■ Required action
An exact copy of every record below is what's needed here.

■ The data

What follows belongs to an exercise in optimizing a design on an open flow for small area, a short achievable clock period and few clock cycles; a production flow would make more cautious choices. Where RTL was checked, it was by simulation tests only, not by an equivalence proof against the original. Power is estimated from default activity; no workload was simulated.

// ash_rx
module ash_rx (
    input  wire       clk,
    input  wire       rst,
    input  wire       in_valid,
    input  wire [7:0] in_byte,
    output wire       in_ready,
    output wire       out_valid,
    input  wire       out_ready,
    output wire [4:0] out_tag,
    output wire [7:0] out_data,
    output wire       out_last
);
Size: about 2100 cells after synthesis, ~1200 flip-flops, ~28 I/O pins, roughly 31000 µm² of cells after synthesis.
Settings: LEC_CHECK=0, CAP_MARGIN=20, CORE_MARGIN=2, CORE_UTILIZATION=40, SLEW_MARGIN=20; clock period 8.0 ns.
standard.sh (not shown) runs the stock make flow with config.mk's settings and CLKGATE_MAP_FILE= SYNTH_SCRIPT=/design/flow/synth_recipe.tcl, a recipe that flattens the netlist after the stock synthesis.
==> flow/flow/run.sh <==
#!/bin/bash
# The standard layout (standard.sh: the standard synthesis and the ORFS
# steps to finish), with two changes: clock tree synthesis is run without
# dummy loads, and timing repair aims at a setup slack margin of 5.45 ns.
# Everything the steps print goes to standard.log here; ORFS keeps each
# step's own log under orfs/logs/.
set -euo pipefail
export CTS_ARGS="-sink_clustering_enable -repair_clock_nets -dont_use_dummy_load -sink_clustering_size 30 -sink_clustering_max_diameter 70"
export SETUP_SLACK_MARGIN=5.45
bash standard.sh > standard.log 2>&1
Testbench counts at the start, summed over its fixed seeds: cycles 9,879.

■ Answer to this task
What follows belongs to an exercise in optimizing a design on an open flow for small area, a short achievable clock period and few clock cycles; a production flow would make more cautious choices. Where RTL was checked, it was by simulation tests only, not by an equivalence proof against the original. Power is estimated from default activity; no workload was simulated.

// ash_rx
module ash_rx (
    input  wire       clk,
    input  wire       rst,
    input  wire       in_valid,
    input  wire [7:0] in_byte,
    output wire       in_ready,
    output wire       out_valid,
    input  wire       out_ready,
    output wire [4:0] out_tag,
    output wire [7:0] out_data,
    output wire       out_last
);
Size: about 2100 cells after synthesis, ~1200 flip-flops, ~28 I/O pins, roughly 31000 µm² of cells after synthesis.
Settings: LEC_CHECK=0, CAP_MARGIN=20, CORE_MARGIN=2, CORE_UTILIZATION=40, SLEW_MARGIN=20; clock period 8.0 ns.
standard.sh (not shown) runs the stock make flow with config.mk's settings and CLKGATE_MAP_FILE= SYNTH_SCRIPT=/design/flow/synth_recipe.tcl, a recipe that flattens the netlist after the stock synthesis.
==> flow/flow/run.sh <==
#!/bin/bash
# The standard layout (standard.sh: the standard synthesis and the ORFS
# steps to finish), with two changes: clock tree synthesis is run without
# dummy loads, and timing repair aims at a setup slack margin of 5.45 ns.
# Everything the steps print goes to standard.log here; ORFS keeps each
# step's own log under orfs/logs/.
set -euo pipefail
export CTS_ARGS="-sink_clustering_enable -repair_clock_nets -dont_use_dummy_load -sink_clustering_size 30 -sink_clustering_max_diameter 70"
export SETUP_SLACK_MARGIN=5.45
bash standard.sh > standard.log 2>&1
Testbench counts at the start, summed over its fixed seeds: cycles 9,879.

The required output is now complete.